Work task: From the data underneath, reproduce exactly the stretch that begins at the line with "inserted at 0" and ends after the line with "and 3000 nW/µm²".
Start of Study material
==> src/rtl/sync_counter_pkg.sv <==
// Shared constants and helpers for the synchronous T-flip-flop up-counter.
// Optional feature macro: SYNC_UPCOUNTER_MODULO_EN (modulo-MOD_N counting).
package sync_counter_pkg;

  localparam int             COUNT_W       = 4;
  localparam logic [3:0]     COUNT_MAX     = 4'hF;
  localparam int             MOD_N_DEFAULT = 10;

  // Terminal count value: MOD_N-1 in modulo mode, all-ones otherwise.
  function automatic logic [COUNT_W-1:0] count_max_f(input logic mod_en, input int mod_n);
    logic [COUNT_W-1:0] max_v;
    if (mod_en) begin
      max_v = COUNT_W'(mod_n - 1);
    end else begin
      max_v = COUNT_MAX;
    end
    return max_v;
  endfunction

endpackage

==> src/rtl/sync_tff_upcounter_if.sv <==
// Control and count-output bundle of the T-flip-flop up-counter.
// master = controller driving en/load/d, slave = counter.
interface sync_tff_upcounter_if;
  import sync_counter_pkg::*;

  logic               en;
  logic               load;
  logic [COUNT_W-1:0] d;
  logic               q1;
  logic               q2;
  logic               q3;
  logic               q4;
  logic               tc;

  modport master (
    output en, load, d,
    input  q1, q2, q3, q4, tc
  );

  modport slave (
    input  en, load, d,
    output q1, q2, q3, q4, tc
  );

endinterface

==> src/rtl/tff_cell.sv <==
// Single T flip-flop with asynchronous active-low reset.
module tff_cell (
  input  logic t,
  input  logic clk,
  input  logic rst_n,
  output logic q
);

  // Toggle on a rising edge when t is high; clear immediately on reset.
  always_ff @(posedge clk or negedge rst_n) begin
    if (!rst_n) begin
      q <= 1'b0;
    end else if (t) begin
      q <= ~q;
    end else begin
      q <= q;
    end
  end

endmodule

==> src/rtl/sync_tff_upcounter.sv <==
// 4-bit synchronous up-counter built from four commonly clocked T flip-flops.
// Priority per edge: reset > load > en > hold. tc is combinational.
// Optional feature macro: SYNC_UPCOUNTER_MODULO_EN -- count modulo MOD_N;
// without it the counter is a plain modulo-16 binary counter and MOD_N is unused
// apart from folding into a constant.
module sync_tff_upcounter
  import sync_counter_pkg::*;
#(
  parameter int MOD_N = MOD_N_DEFAULT
) (
  input logic                clk,
  input logic                reset,
  sync_tff_upcounter_if.slave bus
);

`ifdef SYNC_UPCOUNTER_MODULO_EN
  localparam logic [COUNT_W-1:0] MAX_C = count_max_f(1'b1, MOD_N);
`else
  localparam logic [COUNT_W-1:0] MAX_C = count_max_f(1'b0, MOD_N);
`endif

  logic [COUNT_W-1:0] q_s;
  logic [COUNT_W-1:0] t_s;
  logic [COUNT_W-1:0] inc_t_s;

  // Binary increment toggles: bit i flips when all lower bits are one.
  assign inc_t_s = {q_s[0] & q_s[1] & q_s[2], q_s[0] & q_s[1], q_s[0], 1'b1};

  // Toggle inputs: load copies d (T = q ^ d), en increments, else hold.
  always_comb begin
    t_s = {COUNT_W{1'b0}};
    if (bus.load) begin
      t_s = q_s ^ bus.d;
    end else if (bus.en) begin
`ifdef SYNC_UPCOUNTER_MODULO_EN
      // At or beyond the modulo limit (e.g. after an out-of-range load), T = q clears to 0.
      if (q_s >= MAX_C) begin
        t_s = q_s;
      end else begin
        t_s = inc_t_s;
      end
`else
      t_s = inc_t_s;
`endif
    end else begin
      t_s = {COUNT_W{1'b0}};
    end
  end

  // Four flip-flops share clk and reset; no ripple clocking.
  for (genvar i = 0; i < COUNT_W; i++) begin : g_cell
    tff_cell u_tff (
      .t     (t_s[i]),
      .clk   (clk),
      .rst_n (reset),
      .q     (q_s[i])
    );
  end

  assign bus.q1 = q_s[0];
  assign bus.q2 = q_s[1];
  assign bus.q3 = q_s[2];
  assign bus.q4 = q_s[3];

  // Terminal count only when an increment (not a load) is pending at the maximum.
  assign bus.tc = bus.en & ~bus.load & (q_s == MAX_C);

endmodule

==> src/flat_wrapper.sv <==
// flat-port wrapper written by rule: the top's interface ports become plain ports
module sync_tff_upcounter_flat import sync_counter_pkg::*;
#(
  parameter int MOD_N = MOD_N_DEFAULT
)
  (clk, reset, bus_en, bus_load, bus_d, bus_q1, bus_q2, bus_q3, bus_q4, bus_tc);
  sync_tff_upcounter_if bus_i ();
  input logic clk;
  input logic reset;
  input wire logic [$bits(bus_i.en)-1:0] bus_en;
  input wire logic [$bits(bus_i.load)-1:0] bus_load;
  input wire logic [$bits(bus_i.d)-1:0] bus_d;
  output wire logic [$bits(bus_i.q1)-1:0] bus_q1;
  output wire logic [$bits(bus_i.q2)-1:0] bus_q2;
  output wire logic [$bits(bus_i.q3)-1:0] bus_q3;
  output wire logic [$bits(bus_i.q4)-1:0] bus_q4;
  output wire logic [$bits(bus_i.tc)-1:0] bus_tc;
  assign bus_i.en = bus_en;
  assign bus_i.load = bus_load;
  assign bus_i.d = bus_d;
  assign bus_q1 = bus_i.q1;
  assign bus_q2 = bus_i.q2;
  assign bus_q3 = bus_i.q3;
  assign bus_q4 = bus_i.q4;
  assign bus_tc = bus_i.tc;
  sync_tff_upcounter #(.MOD_N(MOD_N)) u_core (.clk(clk), .reset(reset), .bus(bus_i));
endmodule
==> config.mk <==
export PLATFORM = sky130hd
export DESIGN_NAME = sync_tff_upcounter_flat
export DESIGN_NICKNAME = d
export VERILOG_FILES = /design/src/rtl/sync_counter_pkg.sv /design/src/rtl/sync_tff_upcounter_if.sv /design/src/rtl/tff_cell.sv /design/src/rtl/sync_tff_upcounter.sv /design/src/flat_wrapper.sv
export SDC_FILE = /design/constraint.sdc
export NUM_CORES = 1
export LEC_CHECK = 0
export ABC_AREA = 0
export BUFFER_PORTS_ARGS = -buffer_cell sky130_fd_sc_hd__buf_2
export CAP_MARGIN = 10
export CORE_AREA = 3 3 40 42
export CTS_CLUSTER_DIAMETER = 100
export DETAILED_ROUTE_END_ITERATION = 6
export DIE_AREA = 0 0 43 45
export PLACE_DENSITY_LB_ADDON = 0.08
export REMOVE_ABC_BUFFERS = 1
export SLEW_MARGIN = 15
export SYNTH_ARGS = -nofsm -noshare
export SYNTH_HDL_FRONTEND = slang
export SYNTH_HIERARCHICAL = 1
export SYNTH_SLANG_ARGS = --single-unit
export TNS_END_PERCENT = 5
==> constraint.sdc <==
create_clock -name clk -period 1.1 [get_ports clk]
set_input_delay 0.11 -clock clk [delete_from_list [all_inputs] [get_ports clk]]
set_output_delay 0.11 -clock clk [all_outputs]
set_load 0.01 [all_outputs]
==> impl_results.md <==
* Status: finished, violations left
* Failing checks: negative setup slack
* CTS Buf Count at 3
* TritonCTS Sinks at 4
* Simple-gate share of the synthesized area at roughly 11%
* Initial antenna violation count at 0
* Max reg flops at 4
* Core Util, Final at 29.3%
* Post-Synth XOR/XNOR Area at between 20% and 30%
* Die area at 1940 µm²
* First-pass GRT wire length at 979 µm
* Slowest stage cell, crit path: dfrtp_2
* Registers with the most flip-flops: u_core/g_cell.u_tff/q (4)
* Worst R2R Start: u_core/g_cell[0].u_tff/q$_DFFE_PN0P_
* Tot GR Track Use at 7.42%
* Layout Area Growth over Synthesis at 58.4%
* H-tree depth at 1
* DRT iter0 DRCs at 0
* Diodes inserted at 0
* Nets at 50
* Residual DRC count at 0
* CP Data Arrival Time at between 1000 and 1500 ps
* Share of post-route cells with drive strength above 1 at around 55%
* WL final at 576 µm
* Skew final at 0.965 ps
* Setup violators final at 1
* CP top delay family: flip-flops
* Fmax at 0.887 GHz
* Num ports at 13
* Worst R2R Path Depth at 4
* Setup WS post-layout at -26.9 ps
* Hpwl dp at 419 µm
* Sequential area share after synthesis at between 40% and 50%
* Slew margin rel. at 89.3%
* Final Wtd Congestion at 0.681
* Initial Utilization at between 10% and 20%
* Crit path to: bus_tc
* Critical path type: reg2out
* RSZ-0062 raised after global routing: true
* Cell Chain, Critical Path: nand4_1 > nor3b_2 > buf_2
* Largest net degree at the start of global routing at 8
* Worst skew pair latency at 230 ps
* Synth Area per Inst at 10.8 µm²
* Crit. End Element: output port
* Reg2reg end: u_core/g_cell[0].u_tff/q$_DFFE_PN0P_
* Die Y at ~45 µm
* Final Slew Violations at 0
* Number of vias per cell at 4.00
* Leakage at about 0.18 nW
* PortBufs at 12
* Die width at 43 µm
* Final period utilization at 102%
* Site Rows at 13
* Buf/Inv on CP at 1
* Final Hold Violating Endpoints at 0
* Largest family of logic cells by synthesized area: XOR/XNOR gates
* Clock Tree Root: clkbuf_4
* Min-Delay Path Class: in2async
* Worst R2R Setup Slack at about 50 ps
* Crit path from: u_core/g_cell[1].u_tff/q$_DFFE_PN0P_
* CP Depth at 3
* Vias in the first global route at 221
* Synth Area in Adders at 0%
* CTS tree: yes
* PwrDens at between 2000 and 3000 nW/µm²
* # Max-Cap Violations at 0
* Clock Tree Buf Depth at 2
* Worst slew pin tran at 156 ps
* Crit-path max FO at 2
* Post-synthesis mux area share at 8.42%
* Setup TNS at -26.9 ps
* Worst setup SP type: flip-flop
* Cells after synthesis at 22
* Fin crit period at 1130 ps
* Synthesis-stage register bit count at 4
* Post-DRT Antenna Nets at 0
* Total congestion overflow at 0
* Drt wl/cell at ~10 µm
* Worst EP required at 990 ps
* Synth Area in Compound Gates at 6.84%
* Yosys Warn Count at 6
* Total core area at between 1000 and 1500 µm²
* Overall power at 0.000989 W
* CP peak stage delay at 350 ps
* Library cells used by synthesis at 11
* VDD IR-drop max at 0.000658 V
* Worst-path clk slew at 40 ps
* Largest Register: u_core/g_cell.u_tff/q
* Routed via count at between 200 and 250
* Netlist Area Pre-Place at 238 µm²
* DR pass1 iterations at 1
End of Study material
Output for this task:
* Diodes inserted at 0
* Nets at 50
* Residual DRC count at 0
* CP Data Arrival Time at between 1000 and 1500 ps
* Share of post-route cells with drive strength above 1 at around 55%
* WL final at 576 µm
* Skew final at 0.965 ps
* Setup violators final at 1
* CP top delay family: flip-flops
* Fmax at 0.887 GHz
* Num ports at 13
* Worst R2R Path Depth at 4
* Setup WS post-layout at -26.9 ps
* Hpwl dp at 419 µm
* Sequential area share after synthesis at between 40% and 50%
* Slew margin rel. at 89.3%
* Final Wtd Congestion at 0.681
* Initial Utilization at between 10% and 20%
* Crit path to: bus_tc
* Critical path type: reg2out
* RSZ-0062 raised after global routing: true
* Cell Chain, Critical Path: nand4_1 > nor3b_2 > buf_2
* Largest net degree at the start of global routing at 8
* Worst skew pair latency at 230 ps
* Synth Area per Inst at 10.8 µm²
* Crit. End Element: output port
* Reg2reg end: u_core/g_cell[0].u_tff/q$_DFFE_PN0P_
* Die Y at ~45 µm
* Final Slew Violations at 0
* Number of vias per cell at 4.00
* Leakage at about 0.18 nW
* PortBufs at 12
* Die width at 43 µm
* Final period utilization at 102%
* Site Rows at 13
* Buf/Inv on CP at 1
* Final Hold Violating Endpoints at 0
* Largest family of logic cells by synthesized area: XOR/XNOR gates
* Clock Tree Root: clkbuf_4
* Min-Delay Path Class: in2async
* Worst R2R Setup Slack at about 50 ps
* Crit path from: u_core/g_cell[1].u_tff/q$_DFFE_PN0P_
* CP Depth at 3
* Vias in the first global route at 221
* Synth Area in Adders at 0%
* CTS tree: yes
* PwrDens at between 2000 and 3000 nW/µm²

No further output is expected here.